»»

`src/design/mcs_defines.svh`:
```
// Purpose: offsets, field positions and reset values of the carrier select block
// Assumes: APB with 32-bit data, one aligned word per register
// Notes: register offsets are local choices
`ifndef MCS_DEFINES_SVH
`define MCS_DEFINES_SVH

`define MCS_OFS_HICAR        12'h000
`define MCS_OFS_LOCAR        12'h004
`define MCS_OFS_MODCTL       12'h008
`define MCS_OFS_MODSRC       12'h00C

`define MCS_BIT_PIN_OFF      7
`define MCS_BIT_INVERT       6
`define MCS_BIT_SYNC         5
`define MCS_CAR_WMASK        8'hEF

`define MCS_BIT_MOD_ON       7
`define MCS_BIT_PIN_OE       6
`define MCS_BIT_SLEW         5
`define MCS_BIT_OUT_INV      4
`define MCS_BIT_OUT_VIEW     3
`define MCS_BIT_SOFT_LEVEL   0
`define MCS_MODCTL_WMASK     8'hF1
`define MCS_MODCTL_RESET     8'h20

`define MCS_MODSRC_WMASK     8'h8F
`define MCS_CAR_RESET        8'h00
`define MCS_MODSRC_RESET     8'h00

`define MCS_SRC_GROUND       4'h0
`define MCS_SRC_PIN_A        4'h1
`define MCS_SRC_PIN_B        4'h2
`define MCS_SRC_REFCLK       4'h3
`define MCS_SRC_PWM0         4'h4
`define MCS_NUM_PWM          4
`define MCS_NUM_MODSRC       11

`endif

```
`src/design/mcs_pkg.sv`:
```
// Purpose: types shared by the carrier select block
// Assumes: widths fixed as documented
// Notes: constants live in mcs_defines.svh
package mcs_pkg;
   typedef logic [3:0] mcs_sel_t;

   typedef struct packed {
      logic     pinOff;
      logic     invert;
      logic     edgeSync;
      logic     unused;
      mcs_sel_t select;
   } mcs_carrier_s;

   typedef struct packed {
      logic       carrierPinA;
      logic       carrierPinB;
      logic       refClock;
      logic [3:0] pwm;
   } mcs_sources_s;

   typedef enum logic [1:0] {
      MCS_USE_LO  = 2'b00,
      MCS_WAIT_HI = 2'b01,
      MCS_USE_HI  = 2'b11,
      MCS_WAIT_LO = 2'b10
   } mcs_state_e;
endpackage

```
`src/design/mcs_carrier_path.sv`:
```
// Purpose: picks and conditions one carrier
// Assumes: sources already synchronised to clk_sys
// Notes: reserved codes give a constant low source
`timescale 1ns/10ps
`include "mcs_defines.svh"
module mcs_carrier_path (
   // configuration
   input  wire mcs_pkg::mcs_carrier_s cfg,
   // sources
   input  wire mcs_pkg::mcs_sources_s src,
   // results
   output logic                       carrier,
   output logic [6:0]                 pinDriveOff
);
   import mcs_pkg::*;

   function automatic logic pickSource(input mcs_sel_t sel, input mcs_sources_s s);
      logic r;
      r = 1'b0;
      unique case (sel)
         `MCS_SRC_GROUND: r = 1'b0;
         `MCS_SRC_PIN_A:  r = s.carrierPinA;
         `MCS_SRC_PIN_B:  r = s.carrierPinB;
         `MCS_SRC_REFCLK: r = s.refClock;
         4'h4, 4'h5, 4'h6, 4'h7: r = s.pwm[sel[1:0]];
         default:         r = 1'b0;
      endcase
      return r;
   endfunction

   wire picked;
   assign picked = pickSource(cfg.select, src);
   assign carrier = picked ^ cfg.invert;

   // bit i of pinDriveOff stands for source code i+1
   always_comb begin
      pinDriveOff = 7'h00;
      if (cfg.pinOff && cfg.select != `MCS_SRC_GROUND && !cfg.select[3]) begin
         pinDriveOff[cfg.select[2:0] - 3'h1] = 1'b1;
      end
   end
endmodule // mcs_carrier_path

```
`src/design/mcs_sync2.sv`:
```
// Purpose: two-flop synchroniser for a bundle of pin levels
// Assumes: levels, not pulses
// Notes: first stage feeds only the second
`timescale 1ns/10ps
module mcs_sync2 #(
   parameter int W = 8
) (
   // clock
   input  wire logic         clk_sys,
   input  wire logic         rst,
   input  wire logic         clkEn,
   // data
   input  wire logic [W-1:0] din,
   output logic [W-1:0]      dout
);
   logic [W-1:0] stage1_reg;
   always_ff @(posedge clk_sys or posedge rst) begin
      if (rst) begin
         stage1_reg <= '0;
         dout       <= '0;
      end else if (clkEn) begin
         stage1_reg <= din;
         dout       <= stage1_reg;
      end
   end
endmodule // mcs_sync2

```
`src/design/mcs_modulator.sv`:
```
// Functional notes
// - high pin-off bit set disables the chosen high source's pin drive
// - high invert bit inverts the selected high carrier
// - high sync: switch high to low waits for high carrier falling edge
// - high select: ground, pin a, pin b, reference clock, four pwm outputs
// - select codes 1000 to 1111 connect no source
// - low pin-off bit set disables the chosen low source's pin drive
// - low invert bit inverts the selected low carrier
// - low sync: switch low to high waits for low carrier falling edge
// - low select uses the same encoding as high select
// - bit 4 of both carrier registers reads zero, writes ignored
// - carrier fields have no defined power-on value, survive other resets
// - modulation level one picks high carrier, zero picks low
// - modulator off gives no output; on mixes carriers and modulation
// - output invert bit inverts the mixed carrier before the enable; a disabled modulator still drives low
//
// Purpose: carrier selection, conditioning and mixing, with APB registers
// Assumes: clk_sys 50 MHz; all pin sources asynchronous
// Notes: rst models the non-power-on resets; carrier fields keep value through it
`timescale 1ns/10ps
`include "mcs_defines.svh"
module mcs_modulator (
   // clock and reset
   input  wire logic                 clk_sys,
   input  wire logic                 rst,
   input  wire logic                 clkEn,
   // apb slave
   input  wire logic                 psel,
   input  wire logic                 penable,
   input  wire logic                 pwrite,
   input  wire logic [11:0]          paddr,
   input  wire logic [31:0]          pwdata,
   output logic [31:0]               prdata,
   output logic                      pready,
   output logic                      pslverr,
   // carrier and modulation sources
   input  wire mcs_pkg::mcs_sources_s carrierSrc,
   input  wire logic [10:1]          modSrc,
   // outputs
   output logic                      modOut,
   output logic                      modPinOe,
   output logic [6:0]                hiPinDriveOff,
   output logic [6:0]                loPinDriveOff,
   output logic                      modSrcPinDriveOff
);
   import mcs_pkg::*;

   mcs_carrier_s hiCfg_reg;
   mcs_carrier_s loCfg_reg;
   logic [7:0]   modCtl_reg;
   logic [7:0]   modSrc_reg;
   mcs_state_e   state_reg;
   mcs_state_e   state_next;
   logic         out_reg;
   logic         hiPrev_reg;
   logic         loPrev_reg;
   logic         outView_reg;

   mcs_sources_s srcSync;
   logic [10:1]  modSync;
   logic         hiCarrier;
   logic         loCarrier;

   mcs_sync2 #(.W(17)) u_sync (
      .clk_sys (clk_sys),
      .rst     (rst),
      .clkEn   (clkEn),
      .din     ({carrierSrc, modSrc}),
      .dout    ({srcSync, modSync})
   );

   mcs_carrier_path u_hi (
      .cfg         (hiCfg_reg),
      .src         (srcSync),
      .carrier     (hiCarrier),
      .pinDriveOff (hiPinDriveOff)
   );

   mcs_carrier_path u_lo (
      .cfg         (loCfg_reg),
      .src         (srcSync),
      .carrier     (loCarrier),
      .pinDriveOff (loPinDriveOff)
   );

   // bus decode; the slave answers in the access cycle with no wait
   wire wrEn    = psel && penable && pwrite && clkEn;
   wire hitHi   = paddr == `MCS_OFS_HICAR;
   wire hitLo   = paddr == `MCS_OFS_LOCAR;
   wire hitCtl  = paddr == `MCS_OFS_MODCTL;
   wire hitSrc  = paddr == `MCS_OFS_MODSRC;
   wire mapped  = hitHi || hitLo || hitCtl || hitSrc;
   assign pready  = 1'b1;
   assign pslverr = psel && penable && !mapped;

   // bit 4 masked on read and write
   wire [7:0] wrCar = pwdata[7:0] & `MCS_CAR_WMASK;

   // carrier registers have no reset term so they hold across rst
   always_ff @(posedge clk_sys) begin
      if (wrEn && hitHi) begin
         hiCfg_reg <= wrCar;
      end
      if (wrEn && hitLo) begin
         loCfg_reg <= wrCar;
      end
   end

   always_ff @(posedge clk_sys or posedge rst) begin
      if (rst) begin
         modCtl_reg <= `MCS_MODCTL_RESET;
         modSrc_reg <= `MCS_MODSRC_RESET;
      end else if (wrEn && hitCtl) begin
         modCtl_reg <= pwdata[7:0] & `MCS_MODCTL_WMASK;
      end else if (wrEn && hitSrc) begin
         modSrc_reg <= pwdata[7:0] & `MCS_MODSRC_WMASK;
      end
   end

   wire [7:0] ctlView = {modCtl_reg[7:4], outView_reg, modCtl_reg[2:0]};
   wire [7:0] rdByte  = hitHi  ? (hiCfg_reg & `MCS_CAR_WMASK) :
                        hitLo  ? (loCfg_reg & `MCS_CAR_WMASK) :
                        hitCtl ? ctlView :
                        hitSrc ? modSrc_reg : 8'h00;
   assign prdata = {24'h000000, rdByte};

   // modulation level: soft bit or a synchronised source; reserved gives low
   wire [3:0] mSel = modSrc_reg[3:0];
   wire inRange    = mSel != 4'h0 && mSel <= 4'hA;
   wire level = (mSel == 4'h0) ? modCtl_reg[`MCS_BIT_SOFT_LEVEL] :
                inRange ? modSync[mSel] : 1'b0;
   assign modSrcPinDriveOff = modSrc_reg[7];

   wire hiFall  = hiPrev_reg && !hiCarrier;
   wire loFall  = loPrev_reg && !loCarrier;
   wire hiSync  = hiCfg_reg.edgeSync;
   wire loSync  = loCfg_reg.edgeSync;

   // carrier switch with optional edge wait
   always_comb begin
      state_next = state_reg;
      unique case (state_reg)
         MCS_USE_LO:  if (level) state_next = (loSync && !loFall) ? MCS_WAIT_HI : MCS_USE_HI;
         MCS_WAIT_HI: if (!level) state_next = MCS_USE_LO;
                      else if (loFall) state_next = MCS_USE_HI;
         MCS_USE_HI:  if (!level) state_next = (hiSync && !hiFall) ? MCS_WAIT_LO : MCS_USE_LO;
         MCS_WAIT_LO: if (level) state_next = MCS_USE_HI;
                      else if (hiFall) state_next = MCS_USE_LO;
      endcase
   end

   wire useHi = state_reg == MCS_USE_HI || state_reg == MCS_WAIT_LO;
   wire mixed = useHi ? hiCarrier : loCarrier;
   wire modOn = modCtl_reg[`MCS_BIT_MOD_ON];

   always_ff @(posedge clk_sys or posedge rst) begin
      if (rst) begin
         state_reg   <= MCS_USE_LO;
         out_reg     <= 1'b0;
         hiPrev_reg  <= 1'b0;
         loPrev_reg  <= 1'b0;
         outView_reg <= 1'b0;
      end else if (clkEn) begin
         state_reg   <= state_next;
         hiPrev_reg  <= hiCarrier;
         loPrev_reg  <= loCarrier;
         // polarity first, enable last: a disabled modulator stays low
         out_reg     <= modOn & (mixed ^ modCtl_reg[`MCS_BIT_OUT_INV]);
         outView_reg <= out_reg;
      end
   end

   assign modOut   = out_reg;
   assign modPinOe = modCtl_reg[`MCS_BIT_PIN_OE];

   // helper: a carrier register is known once software has written it; before
   // that its power-on value is undefined, so the checks on it stay quiet
   // limitation: rst clears these too, so holding across rst is left to the bench
   logic hiKnown_reg;
   logic loKnown_reg;
   always_ff @(posedge clk_sys or posedge rst) begin
      if (rst) begin
         hiKnown_reg <= 1'b0;
         loKnown_reg <= 1'b0;
      end else begin
         if (wrEn && hitHi) begin
            hiKnown_reg <= 1'b1;
         end
         if (wrEn && hitLo) begin
            loKnown_reg <= 1'b1;
         end
      end
   end
endmodule // mcs_modulator

```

««

PROMPT —
Please count the lines in the data that include the word "codes" and report the number by itself.

ANSWER FOR THIS EXERCISE —
2